Former PHP security team member Stefan Esser has launched a Month of PHP Bugs by posting five vulnerabilities.
The point of the Month of PHP Bugs is to demonstrate that PHP isn't as secure as it could be if the PHP core language developers adopted different processes of inspecting and rolling out new versions of PHP. Esser said that all the bugs to be posted this month will pertain to the core PHP engine itself and not to applications based on PHP. Application developers often write PHP application code that's exploitable.
Of the first five vulnerabilities posted, two could cause a system crash, one could cause maximum CPU usage thereby creating a Denial of Service (DoS) condition, and two can be exploited to cause data overflow conditions. Proof of concept code was posted for the two overflow vulnerabilities in an effort to curb the potential claim that the bugs aren't exploitable. No such proof is necessary for the other three vulnerabilities.

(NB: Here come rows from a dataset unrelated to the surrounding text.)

<file path="src/rtl/serial_tx_unit.sv">
// rtl/serial_tx_unit.sv - serializer that shifts out a captured word, an optional even-parity bit, then pulses done
// All outputs are registered; the first data bit appears on the accepting edge itself.
module serial_tx_unit #(
  parameter int WIDTH     = 8,
  parameter bit PARITY_EN = 1'b1
) (
  input  logic             i_clk,
  input  logic             i_reset,
  input  logic             i_tx_data,
  input  logic [WIDTH-1:0] i_data_in,
  input  logic             i_lsb_first,
  output logic             o_d_out,
  output logic             o_out_valid,
  output logic             o_tx_done,
  output logic             o_busy
);

  localparam int CW = $clog2(WIDTH);
  localparam logic [CW-1:0] LAST_BIT = CW'(WIDTH - 1);

  typedef enum logic [1:0] {S_IDLE, S_SHIFT, S_PARITY, S_DONE} state_t;

  state_t           r_state, w_state_nxt;
  logic [WIDTH-1:0] r_shift, w_shift_nxt;
  logic [CW-1:0]    r_cnt, w_cnt_nxt;
  logic             r_lsb, w_lsb_nxt;
  logic             r_par, w_par_nxt;
  logic             r_dout, w_dout_nxt;
  logic             r_valid, w_valid_nxt;
  logic             r_done, w_done_nxt;
  logic             r_busy, w_busy_nxt;

  always_ff @(posedge i_clk) begin
    if (i_reset) begin
      r_state <= S_IDLE;
      r_shift <= '0;
      r_cnt   <= '0;
      r_lsb   <= 1'b0;
      r_par   <= 1'b0;
      r_dout  <= 1'b0;
      r_valid <= 1'b0;
      r_done  <= 1'b0;
      r_busy  <= 1'b0;
    end else begin
      r_state <= w_state_nxt;
      r_shift <= w_shift_nxt;
      r_cnt   <= w_cnt_nxt;
      r_lsb   <= w_lsb_nxt;
      r_par   <= w_par_nxt;
      r_dout  <= w_dout_nxt;
      r_valid <= w_valid_nxt;
      r_done  <= w_done_nxt;
      r_busy  <= w_busy_nxt;
    end
  end

  always_comb begin
    w_state_nxt = r_state;
    w_shift_nxt = r_shift;
    w_cnt_nxt   = r_cnt;
    w_lsb_nxt   = r_lsb;
    w_par_nxt   = r_par;
    w_dout_nxt  = 1'b0;
    w_valid_nxt = 1'b0;
    w_done_nxt  = 1'b0;
    case (r_state)
      S_IDLE: begin
        if (i_tx_data) begin
          w_state_nxt = S_SHIFT;
          w_shift_nxt = i_data_in;
          w_lsb_nxt   = i_lsb_first;
          w_cnt_nxt   = '0;
          w_par_nxt   = 1'b0;
          w_dout_nxt  = i_lsb_first ? i_data_in[0] : i_data_in[WIDTH-1];
          w_valid_nxt = 1'b1;
        end
      end
      S_SHIFT: begin
        // r_dout is the bit currently on the pin; fold it into the parity
        w_par_nxt = r_par ^ r_dout;
        if (r_cnt == LAST_BIT) begin
          if (PARITY_EN) begin
            w_state_nxt = S_PARITY;
            w_dout_nxt  = r_par ^ r_dout;
            w_valid_nxt = 1'b1;
          end else begin
            w_state_nxt = S_DONE;
            w_done_nxt  = 1'b1;
          end
        end else begin
          w_cnt_nxt   = r_cnt + CW'(1);
          w_valid_nxt = 1'b1;
          if (r_lsb) begin
            w_shift_nxt = r_shift >> 1;
            w_dout_nxt  = r_shift[1];
          end else begin
            w_shift_nxt = r_shift << 1;
            w_dout_nxt  = r_shift[WIDTH-2];
          end
        end
      end
      S_PARITY: begin
        w_state_nxt = S_DONE;
        w_done_nxt  = 1'b1;
      end
      S_DONE: begin
        w_state_nxt = S_IDLE;
      end
      default: begin
        w_state_nxt = S_IDLE;
      end
    endcase
    w_busy_nxt = (w_state_nxt != S_IDLE);
  end

  assign o_d_out     = r_dout;
  assign o_out_valid = r_valid;
  assign o_tx_done   = r_done;
  assign o_busy      = r_busy;

endmodule

</file>
<file path="config.mk">
export PLATFORM = sky130hd
export DESIGN_NAME = serial_tx_unit
export DESIGN_NICKNAME = d
export VERILOG_FILES = /design/src/rtl/serial_tx_unit.sv
export SDC_FILE = /design/constraint.sdc
export NUM_CORES = 1
export LEC_CHECK = 0
export BUFFER_PORTS_ARGS = -buffer_cell sky130_fd_sc_hd__buf_2
export CAP_MARGIN = 15
export CORE_UTILIZATION = 30
export CTS_BUF_LIST = sky130_fd_sc_hd__clkbuf_4 sky130_fd_sc_hd__clkbuf_8
export CTS_CLUSTER_DIAMETER = 150
export DETAILED_ROUTE_END_ITERATION = 10
export GPL_TIMING_DRIVEN = 0
export HOLD_SLACK_MARGIN = 0.15
export SYNTH_ARGS = -nofsm -noshare
export SYNTH_HDL_FRONTEND = slang
export SYNTH_SLANG_ARGS = --single-unit
</file>
<file path="constraint.sdc">
create_clock -name i_clk -period 1.5 [get_ports i_clk]
set_input_delay 0.075 -clock i_clk [delete_from_list [all_inputs] [get_ports i_clk]]
set_output_delay 0.075 -clock i_clk [all_outputs]
set_load 0.02 [all_outputs]
</file>
# Word level (Yosys, flattened, before mapping)
# Cells that the tools add are included.
# op_classes
eq_ne	6
add_sub_neg	1
n_reduce_logical	6
n_bitwise	1
n_mux	20
# op_table
operator	n
2-to-1 mux 8 bit	3
one-hot mux 8 bit (2 select lines)	1
one-hot mux 2 bit (4 select lines)	1
2-to-1 mux 1 bit	7
2-to-1 mux 3 bit	2
one-hot mux 1 bit (2 select lines)	3
one-hot mux 3 bit (2 select lines)	1
equality test 2 bit (second input constant)	2
2-to-1 mux 2 bit	2
!= test 2 bit (second input constant)	2
AND reduction 2 bit	2
nonzero test 2 bit	2
adder 3 x 1 -> 3 bit (second input constant)	1
equality test 3 bit (second input constant)	1
AND reduction 3 bit	1
equality test 2 x 1 -> 1 bit (second input constant)	1
logical NOT 2 bit	1
XOR 1 bit	1
# totals
ff_bits	19
inputBits	12
output_inout_bits	4
wordCells	43

# Depth between registers and ports, before layout
# logic_depth
word_depth	4
depth_mapped	5
ltp_nobuf	5

# Least setup slack after synthesis
# No wires, ideal clock.
# synth_timing
path_type	register to register
start	register r_cnt[0]
end	register r_shift[7]
period_less_slack_ps	1379
t_required_ps	1369
arrival_time_ps	1248
path_buffers	0
setup_slack_ps	121
stages_incl_launch_ff	6
path_cell_list	dfxtp_1 ha_1 ha_1 and2_1 a2111oi_0 nor3_1
# synth_between
elab_chain_cells	3
# synth_lines
item	line	rtl
start: declaration	25	logic [CW-1:0] r_cnt, w_cnt_nxt;
start signal: assignment	47	r_cnt <= w_cnt_nxt;
equality test 3 bit	81	if (r_cnt == LAST_BIT) begin
!= test 2 bit (no line)	n/a	
AND reduction 3 bit (no line)	n/a	
end signal: assignment	46	r_shift <= w_shift_nxt;
end: declaration	24	logic [WIDTH-1:0] r_shift, w_shift_nxt;
# Every way passes these cells.
# A chain may end at the register's enable or synchronous reset.

# Worst setup path in the final report
# layout_timing
start	register r_cnt[0]
end	register r_shift[0]
# Same word-level chain as after synthesis.

==> results.sh <==
export IMPL_cts_clk_slew_worst_paths_ns=0.11
export IMPL_clk_latency_ns=0.29
export IMPL_multi_input_area_sq_um=589.3
export IMPL_synth_ff_type="dfxtp_1"
export IMPL_slew_violations=0
export IMPL_remaining_drc_errors=0
export IMPL_worst_pin_slew_ns=0.4958
export IMPL_cts_root_buf="clkbuf_4"
export IMPL_total_power_mw=1.057
export IMPL_yosys_warnings=0
export IMPL_peakVddDrop_uv=235.6
export IMPL_cts_tree="built"
export IMPL_max_freq_mhz=699.6
export IMPL_syn2layout_area_growth_pct=30.41
export IMPL_first_pass_iters=4
export IMPL_yosysTopAreaCell="dfxtp_1"
export IMPL_yosys_top_cells_area="dfxtp_1 39%, mux2i_1 9.2%, a32o_1 6.1%"
export IMPL_coreArea_sq_um=3078
export IMPL_min_path_type="reg2reg"
export IMPL_outcome="finished clean"
export IMPL_ys_ff_latch=19
export IMPL_drtIter0Drc=26
export IMPL_slowest_stage="dfxtp_1"
export IMPL_routed_wl_mm=2.193
export IMPL_p_per_area_nw_per_um2=823.8
export IMPL_synth_edf_count=0
export IMPL_cpPeakStageDelay_ns=0.34
export IMPL_htree_levels=1
export IMPL_vias=869
export IMPL_grt_util_all_layers_pct=13.11
export IMPL_antenna_found_initial=0
export IMPL_cp_max_fo=6
export IMPL_timing_final_crit_share_pct=95.29
export IMPL_synthCells=100
export IMPL_rows=20
export IMPL_end_kind="flip-flop"
export IMPL_drv_cap=0
export IMPL_finalSetupViolCount=0
export IMPL_grt_pass1_vias=771
export IMPL_yosysMostFrequentCell="dfxtp_1"
export IMPL_drtAntennaViolNets=0
export IMPL_cts_made_buffers=3
export IMPL_ios=16
export IMPL_hold_viol_final=0
export IMPL_overflow=0
export IMPL_period_needed_ns=1.429
export IMPL_routedWlPerCell_microns=12.60
export IMPL_post_cts_setup_buffers=0
export IMPL_synth_top_cell_area_share_pct=38.68
export IMPL_dieWidth_microns=59.26
export IMPL_syn_area_sq_um=983.4
export IMPL_gp_congestion=0.7441
export IMPL_fin_skew_ns=0.003415
export IMPL_arrival_ns=1.61
export IMPL_grt_max_degree=11
export IMPL_dp_hpwl_mm=1.567
export IMPL_synth_distinct_cells=33
export IMPL_viasPerCell=4.994
export IMPL_synth_nets=114
export IMPL_ff2ff_setup_slack_ns=0.07
export IMPL_dieArea_sq_um=3511
export IMPL_cp_start_kind="flip-flop"
export IMPL_portBuffers=15
export IMPL_seq_area_sq_um=380.4
export IMPL_cts_sinks=19
export IMPL_setup_tns_ns=0
export IMPL_ys_async_sr_fraction_pct=0
export IMPL_grt_pass1_wl_mm=3.463
export IMPL_fin_nets=145
export IMPL_drive_above_1_share_pct=26.15
export IMPL_crit_type="reg2reg"
export IMPL_critical_path_required_ns=1.69
export IMPL_fill_cells=309
export IMPL_clk_path_buf_depth=2
export IMPL_ys_top_cells_by_count="19 x dfxtp_1, 13 x nand2_1, 9 x mux2i_1, 8 x a21oi_1"
export IMPL_crit_chain="ha_1, ha_2, and2_1, a2111oi_2, nor3_1"
export IMPL_start_util_pct=31.95
export IMPL_slew_limit_headroom_pct=66.50
export IMPL_ys_seq_area_share_pct=38.68
export IMPL_p_leak_nw=0.5320
export IMPL_die_h_microns=59.26
export IMPL_synth_avg_cell_area_sq_um=9.834
export IMPL_diodes=0
==> state kept, by name, indices dropped and copies added (netlist names) <==
register     flops
r_shift          8
r_cnt            3
r_state          2
o_busy           1
o_d_out          1
o_out_valid      1
o_tx_done        1
r_lsb            1
r_par            1
==> timing repair <==
item | CTS | global route
gates resized for setup | 4 | 2
hold buffers | 11 | 0
pin swaps | 0 | 0
endpoints found under the hold margin | 10 | 0
gates cloned | 0 | 0
setup endpoints to repair | 7 | 3
==> per-layer routing <==
layer / up-vias / wire length (microns) / track usage, % / share of wire (%)
met5: - / 0 / 0 / 0
met4: 0 / 29 / 5.102 / 1.3
met3: 2 / 56 / 0.6550 / 2.6
met2: 17 / 1064 / 22.63 / 49
met1: 416 / 1043 / 17.07 / 48
li1: 434 / - / - / -
==> worst paths after layout <==
| path | from | to | cells past startpoint |
|---|---|---|---|
| setup reg to reg | r_cnt[0]$_SDFFE_PP0P_ | r_shift[0]$_SDFFE_PP0P_ | 5 |
| setup / recovery | r_cnt[0]$_SDFFE_PP0P_ | r_shift[0]$_SDFFE_PP0P_ | 5 |
| hold reg to reg | r_cnt[2]$_SDFFE_PP0P_ | r_cnt[2]$_SDFFE_PP0P_ | 2 |
| hold / removal | r_cnt[2]$_SDFFE_PP0P_ | r_cnt[2]$_SDFFE_PP0P_ | 2 |
==> worst max-delay path, delay by kind of cell (launching register included) <==
kind	cells	cell delay, ns
flip-flops	1	0.34
AO/OA/AOI/OAI	1	0.25
adder cells (fa/ha/maj)	2	0.42
AND/OR/NAND/NOR	2	0.31
==> final cells by class <==
cell class / instances / area share (%)
timing repair buffer: 26 / 14.44
multi-input combinational: 76 / 45.95
buffer: 5 / 3.317
clock buffer: 4 / 2.341
sequential: 19 / 29.66
tap: 44 / 4.293
==> power by group <==
part,total (mW),internal [mW],leakage [nW],switching (mW)
registers,0.562,0.537,0.156,0.0244
clock network,0.278,0.121,0.0184,0.157
logic,0.217,0.115,0.357,0.102
total,1.06,0.773,0.532,0.283
==> kinds of logic after synthesis <==
logic type	count (synthesis)	share of synthesized area, %
fa+ha+maj	2	2.544
mux	10	10.31
flops	19	38.68
xor+xnor	1	0.8907
compound gates	32	25.83
buf+inv	5	4.325
simple gates	31	17.43
==> layout by cell type, fill, tap and decap left out, types with 2 or more instances in the layout <==
cell type       n
dfxtp_1        19
buf_2          16
nand2_1        13
dlygate4sd3_1  11
mux2i_1         9
a21oi_1         8
a21o_1          6
a32o_1          6
o21ai_0         4
clkbuf_4        4
buf_6           3
nor3b_1         2
nor2_1          2
nand2b_1        2
nor3_1          2
==> through the flow <==
| stage | hold slack [ns] | std cells | utilization, % | area [sq um] | setup WS (ns) |
|---|---|---|---|---|---|
| final | 0.4964 | 174 | 41.67 | 1282 | 0.07063 |
| after global routing | 0.5153 | 174 | 41.67 | 1282 | -0.005280 |
| after CTS | 0.5044 | 174 | 41.10 | 1265 | 0.07121 |
| after detailed placement | 0.3527 | 159 | 36.18 | 1114 | -0.1307 |
| after global placement | 0.3467 | 159 | 36.18 | 1114 | -0.07527 |
| after floorplan | 0.1543 | 100 | - | 983.4 | 0.1209 |
Note: power is estimated with default switching activity, not from simulation.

According to details published by Esser, two of the vulnerabilities are already fixed in the current 4.x and 5.x versions of PHP, and three will likely go unfixed due to the PHP developers' preferred operational characteristics for PHP. Esser said that a possible workaround for two of the latter three vulnerabilities would be to integrate his Suhosin security patch for PHP. The remaining vulnerability can be fixed by specific coding practices when developing PHP applications.